Her expression shifted, just slightly.
"But none of the earlier Eggs produced a Hisuian form. That little Growlithe is the first one born here with the old lineage showing through. And now —" she spread her hands — "now I won't breed anymore. If things had gone differently, we might have established a proper modern line of Hisuian Arcanine over time."
Nova absorbed that quietly. A stable modern population of Hisuian Arcanine would have been a significant development for any serious trainer. The Hisuian form — with its Rock-type alongside Fire — brought a combination that few opponents were prepared for. If Granny had managed to develop that line, every Norlandia Conference would have looked very different.
"So," Jenny said, watching him, "you're interested in that pup, then? Is that what you want as your fee?"

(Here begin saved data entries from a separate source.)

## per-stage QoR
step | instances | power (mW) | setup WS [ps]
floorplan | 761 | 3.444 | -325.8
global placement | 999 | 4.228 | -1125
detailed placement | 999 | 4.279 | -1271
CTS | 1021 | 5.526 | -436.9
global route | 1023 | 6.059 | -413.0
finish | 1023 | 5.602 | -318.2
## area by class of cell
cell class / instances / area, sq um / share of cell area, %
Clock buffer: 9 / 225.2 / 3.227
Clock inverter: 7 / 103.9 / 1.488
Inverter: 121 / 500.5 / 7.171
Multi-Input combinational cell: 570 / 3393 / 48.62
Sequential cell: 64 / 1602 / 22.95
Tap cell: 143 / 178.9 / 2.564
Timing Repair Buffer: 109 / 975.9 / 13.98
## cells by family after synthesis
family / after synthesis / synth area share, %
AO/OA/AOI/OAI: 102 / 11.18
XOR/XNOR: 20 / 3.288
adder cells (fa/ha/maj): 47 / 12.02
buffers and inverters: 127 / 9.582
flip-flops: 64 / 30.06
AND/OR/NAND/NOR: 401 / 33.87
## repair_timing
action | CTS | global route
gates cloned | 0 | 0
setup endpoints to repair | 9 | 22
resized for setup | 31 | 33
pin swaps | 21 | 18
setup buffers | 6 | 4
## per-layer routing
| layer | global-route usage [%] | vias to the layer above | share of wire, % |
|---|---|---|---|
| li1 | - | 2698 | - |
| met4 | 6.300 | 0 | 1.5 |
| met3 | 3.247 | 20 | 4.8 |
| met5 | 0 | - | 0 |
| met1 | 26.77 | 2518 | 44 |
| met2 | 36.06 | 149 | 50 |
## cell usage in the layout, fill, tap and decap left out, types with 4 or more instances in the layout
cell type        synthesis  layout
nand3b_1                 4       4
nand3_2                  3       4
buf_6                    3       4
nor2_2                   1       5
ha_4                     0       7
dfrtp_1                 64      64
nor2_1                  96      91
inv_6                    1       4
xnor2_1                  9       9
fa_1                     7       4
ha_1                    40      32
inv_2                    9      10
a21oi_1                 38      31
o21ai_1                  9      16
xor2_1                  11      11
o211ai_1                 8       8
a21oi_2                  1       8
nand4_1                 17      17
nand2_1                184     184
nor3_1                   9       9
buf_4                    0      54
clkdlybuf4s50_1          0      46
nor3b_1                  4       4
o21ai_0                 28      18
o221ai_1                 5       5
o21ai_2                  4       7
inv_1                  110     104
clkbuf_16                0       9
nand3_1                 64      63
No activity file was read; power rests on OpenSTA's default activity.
### config.mk
export PLATFORM = sky130hd
export DESIGN_NAME = lfsr_scrambler_multi
export DESIGN_NICKNAME = d
export VERILOG_FILES = /design/src/rtl/lfsr_scrambler_multi.sv
export SDC_FILE = /design/constraint.sdc
export NUM_CORES = 1
export LEC_CHECK = 0
export ABC_AREA = 1
export CORE_UTILIZATION = 50
export DETAILED_ROUTE_END_ITERATION = 12
export GPL_TIMING_DRIVEN = 1
export PLACE_DENSITY = 0.82
export SLEW_MARGIN = 30
export SYNTH_ARGS = -nofsm -noshare
export SYNTH_HDL_FRONTEND = slang
export SYNTH_SLANG_ARGS = --single-unit
### constraint.sdc
create_clock -name aclk -period 3.4 [get_ports aclk]
set_input_delay 0.34 -clock aclk [delete_from_list [all_inputs] [get_ports aclk]]
set_output_delay 0.34 -clock aclk [all_outputs]
set_load 0.05 [all_outputs]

Nova didn't answer right away. If the plan worked the way he hoped, that Hisuian Growlithe was going to attract a great deal of attention on its own. He also hadn't had a proper chance to assess it yet — he had only caught a quick reading during the feeding chaos and noted its potential tier. He wanted to sit down with the purple-tagged pups more carefully before making any decisions.

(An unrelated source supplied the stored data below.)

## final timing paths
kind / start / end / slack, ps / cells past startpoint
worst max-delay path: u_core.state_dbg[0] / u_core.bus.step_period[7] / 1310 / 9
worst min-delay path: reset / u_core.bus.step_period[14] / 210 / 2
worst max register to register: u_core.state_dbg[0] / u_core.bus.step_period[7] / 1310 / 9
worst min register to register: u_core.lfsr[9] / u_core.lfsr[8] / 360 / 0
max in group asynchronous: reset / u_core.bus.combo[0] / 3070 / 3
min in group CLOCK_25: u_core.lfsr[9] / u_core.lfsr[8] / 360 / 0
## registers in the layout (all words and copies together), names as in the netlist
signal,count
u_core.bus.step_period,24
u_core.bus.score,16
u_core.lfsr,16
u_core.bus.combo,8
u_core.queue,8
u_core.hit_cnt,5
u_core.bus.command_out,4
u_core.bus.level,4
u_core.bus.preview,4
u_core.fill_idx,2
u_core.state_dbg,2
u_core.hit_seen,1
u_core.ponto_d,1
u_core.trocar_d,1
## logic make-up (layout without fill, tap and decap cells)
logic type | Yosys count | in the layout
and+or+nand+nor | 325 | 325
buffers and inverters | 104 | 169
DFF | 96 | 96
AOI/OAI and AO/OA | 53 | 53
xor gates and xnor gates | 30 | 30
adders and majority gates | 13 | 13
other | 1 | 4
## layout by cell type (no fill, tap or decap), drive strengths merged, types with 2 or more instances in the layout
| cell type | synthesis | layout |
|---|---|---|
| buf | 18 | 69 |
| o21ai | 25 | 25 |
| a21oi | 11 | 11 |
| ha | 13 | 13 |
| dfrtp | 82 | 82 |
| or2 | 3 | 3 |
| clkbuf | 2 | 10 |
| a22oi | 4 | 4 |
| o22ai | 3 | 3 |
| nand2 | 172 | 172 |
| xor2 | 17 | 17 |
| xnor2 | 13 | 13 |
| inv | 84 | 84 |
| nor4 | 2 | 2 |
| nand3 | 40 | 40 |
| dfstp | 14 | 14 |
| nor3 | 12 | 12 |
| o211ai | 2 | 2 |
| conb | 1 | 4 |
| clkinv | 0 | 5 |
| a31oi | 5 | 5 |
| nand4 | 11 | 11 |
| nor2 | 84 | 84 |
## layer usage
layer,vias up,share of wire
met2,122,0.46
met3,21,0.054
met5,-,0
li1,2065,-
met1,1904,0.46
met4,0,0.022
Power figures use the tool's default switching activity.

That evening, after dinner, Nova and Jenny rode Arcanine back to Forest City. Once he was back at the inn, he got to work.
Nidoking and Corviknight had, predictably, eaten their way through two full meals at the kennel and were now sprawled across the floor of the room like they owned it. Nova looked at them, noted that they had apparently competed with the nursery pups for premium food, felt a brief flicker of something between exasperation and respect, and then ignored them completely.

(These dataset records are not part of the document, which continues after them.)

**src/rtl/cacheline_burst_adapter_pkg.sv**
```systemverilog
// Shared types and size helpers for the cacheline/burst adapter.
// BEATS is the number of bus words per line; CNT_W is the width of the beat counters.
package cache_adapter_pkg;

    typedef enum logic {
        W_IDLE  = 1'b0,
        W_BURST = 1'b1
    } w_state_t;

    function automatic int calc_beats(input int line_w, input int bus_w);
        return line_w / bus_w;
    endfunction

    function automatic int calc_cnt_w(input int beats);
        return (beats > 1) ? $clog2(beats) : 1;
    endfunction

endpackage

```
**src/rtl/cacheline_burst_adapter_deser.sv**
```systemverilog
// Collects in-order read-return beats into a full cacheline.
// Gaps are tolerated; the tag of beat 0 is the reference for the rest of the burst.
module burst_deserializer
    import cache_adapter_pkg::*;
#(
    parameter int ADDR_W = 32,
    parameter int LINE_W = 256,
    parameter int BUS_W  = 64
) (
    input  logic              clk,
    input  logic              rst,
    input  logic              beat_valid,
    input  logic [ADDR_W-1:0] beat_addr,
    input  logic [BUS_W-1:0]  beat_data,
    output logic              line_valid,
    output logic [ADDR_W-1:0] line_addr,
    output logic [LINE_W-1:0] line_data,
    output logic              err_addr
);

    localparam int BEATS = calc_beats(LINE_W, BUS_W);
    localparam int CNT_W = calc_cnt_w(BEATS);

    logic [CNT_W-1:0]  rcnt_reg;
    logic [ADDR_W-1:0] raddr_reg;
    logic [BUS_W-1:0]  rbuf [BEATS];
    logic [LINE_W-1:0] line_cat;
    logic              last_beat;

    assign last_beat = (rcnt_reg == CNT_W'(BEATS - 1));

    always_ff @(posedge clk) begin
        if (rst) begin
            rcnt_reg  <= '0;
            raddr_reg <= '0;
        end else if (beat_valid) begin
            rcnt_reg <= rcnt_reg + CNT_W'(1);
            if (rcnt_reg == '0) begin
                raddr_reg <= beat_addr;
            end
        end
    end

    // The slot written on the final beat is never read; the final beat goes straight to the output.
    always_ff @(posedge clk) begin
        if (beat_valid) begin
            rbuf[rcnt_reg] <= beat_data;
        end
    end

    for (genvar gi = 0; gi < BEATS - 1; gi++) begin : g_line
        assign line_cat[gi*BUS_W +: BUS_W] = rbuf[gi];
    end
    assign line_cat[LINE_W-1 -: BUS_W] = beat_data;

    assign line_valid = beat_valid & last_beat & ~rst;
    assign line_addr  = line_valid ? raddr_reg : '0;
    assign line_data  = line_valid ? line_cat : '0;
    assign err_addr   = beat_valid & (rcnt_reg != '0) & (beat_addr != raddr_reg) & ~rst;

endmodule

```
**src/rtl/cacheline_burst_adapter.sv**
```systemverilog
// Bridges a line-wide cache port to a narrow burst memory port.
// Writes are latched and serialised LSB beat first; reads pass through and are reassembled.
module cacheline_burst_adapter
    import cache_adapter_pkg::*;
#(
    parameter int ADDR_W          = 32,
    parameter int LINE_W          = 256,
    parameter int BUS_W           = 64,
    parameter int WRITE_EARLY_ACK = 0
) (
    input  logic              clk,
    input  logic              rst,
    input  logic [ADDR_W-1:0] ufp_addr,
    input  logic              ufp_read,
    input  logic              ufp_write,
    input  logic [LINE_W-1:0] ufp_wdata,
    output logic              ufp_ready,
    output logic [ADDR_W-1:0] ufp_raddr,
    output logic [LINE_W-1:0] ufp_rdata,
    output logic              ufp_rvalid,
    output logic [ADDR_W-1:0] dfp_addr,
    output logic              dfp_read,
    output logic              dfp_write,
    output logic [BUS_W-1:0]  dfp_wdata,
    input  logic              dfp_ready,
    input  logic [ADDR_W-1:0] dfp_raddr,
    input  logic [BUS_W-1:0]  dfp_rdata,
    input  logic              dfp_rvalid,
    output logic              err_raddr
);

    localparam int BEATS = calc_beats(LINE_W, BUS_W);
    localparam int CNT_W = calc_cnt_w(BEATS);

    w_state_t          state_reg, state_next;
    logic [CNT_W-1:0]  wcnt_reg, wcnt_next;
    logic [ADDR_W-1:0] waddr_reg;
    logic [BUS_W-1:0]  wbuf [BEATS];
    logic [BUS_W-1:0]  wbeat;
    logic              wr_accept;

    assign wbeat = wbuf[wcnt_reg];

    always_comb begin
        state_next = state_reg;
        wcnt_next  = wcnt_reg;
        wr_accept  = 1'b0;
        ufp_ready  = 1'b0;
        dfp_read   = 1'b0;
        dfp_write  = 1'b0;
        dfp_addr   = ufp_addr;
        dfp_wdata  = ufp_wdata[BUS_W-1:0];

        case (state_reg)
            W_IDLE: begin
                // A write request masks any simultaneous read.
                if (ufp_write) begin
                    dfp_write = 1'b1;
                    if (dfp_ready) begin
                        wr_accept  = 1'b1;
                        wcnt_next  = CNT_W'(1);
                        state_next = W_BURST;
                        ufp_ready  = (WRITE_EARLY_ACK != 0);
                    end
                end else begin
                    dfp_read  = ufp_read;
                    ufp_ready = ufp_read & dfp_ready;
                end
            end
            W_BURST: begin
                dfp_write = 1'b1;
                dfp_addr  = waddr_reg;
                dfp_wdata = wbeat;
                if (dfp_ready) begin
                    wcnt_next = wcnt_reg + CNT_W'(1);
                    if (wcnt_reg == CNT_W'(BEATS - 1)) begin
                        state_next = W_IDLE;
                        ufp_ready  = (WRITE_EARLY_ACK == 0);
                    end
                end
            end
            default: begin
                state_next = W_IDLE;
            end
        endcase

        if (rst) begin
            wr_accept = 1'b0;
            ufp_ready = 1'b0;
            dfp_read  = 1'b0;
            dfp_write = 1'b0;
            dfp_addr  = '0;
            dfp_wdata = '0;
        end
    end

    always_ff @(posedge clk) begin
        if (rst) begin
            state_reg <= W_IDLE;
            wcnt_reg  <= '0;
            waddr_reg <= '0;
        end else begin
            state_reg <= state_next;
            wcnt_reg  <= wcnt_next;
            if (wr_accept) begin
                waddr_reg <= ufp_addr;
            end
        end
    end

    // The whole line is captured at acceptance so the cache may change ufp_wdata afterwards.
    always_ff @(posedge clk) begin
        if (wr_accept) begin
            for (int i = 0; i < BEATS; i++) begin
                wbuf[i] <= ufp_wdata[i*BUS_W +: BUS_W];
            end
        end
    end

    burst_deserializer #(
        .ADDR_W (ADDR_W),
        .LINE_W (LINE_W),
        .BUS_W  (BUS_W)
    ) u_deser (
        .clk        (clk),
        .rst        (rst),
        .beat_valid (dfp_rvalid),
        .beat_addr  (dfp_raddr),
        .beat_data  (dfp_rdata),
        .line_valid (ufp_rvalid),
        .line_addr  (ufp_raddr),
        .line_data  (ufp_rdata),
        .err_addr   (err_raddr)
    );

endmodule
```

He opened his laptop and pulled up the regional Trainer forums.
The forums were reasonably open — any registered Trainer, whether professional or casual, could create an account after confirming they owned at least one Pokémon. There was no strict limit on how many accounts one person could hold, as long as each was verified separately.
Nova's main account was registered under his Nidorino — back when the Pokémon was still at that stage. Now that it had evolved into Nidoking, he could use the evolved form to verify a new alternate account. He could also register under Corviknight.
He chose the quicker option. He pulled Corviknight's head toward him, got a photo for the verification process, and submitted it. Within a few minutes the new account was active.
He opened a new thread.
The post was written in his own voice, framed as a personal account. A semi-professional trainer, passing through the hills near Forest City, stumbles onto a small breeding kennel that turns out to be unlike anything he expected — a diverse and carefully maintained collection of canine-type Pokémon, some of which appear to carry potential that reaches all the way to the top level of competitive play.
Once the post was live, Nova contacted the forum administrators and paid three thousand League Coins out of his own pocket to have it pinned to the front page.
Paid placement was a legitimate feature on the forums — usually used by trainers urgently searching for a specific item, or sellers with time-sensitive stock. It wasn't unusual for someone to use it for promotional purposes either, though most who did simply posted a direct advertisement and waited for buyers to show up.
That wasn't what Nova was going for. A blunt sales post would bring buyers. What he wanted was something louder than that — enough to make people stop and pay attention before they even knew what they were looking at.
So he chose his title carefully.
"You won't believe what I found near Forest City — the biggest opportunity of the year, and most people are going to miss it completely."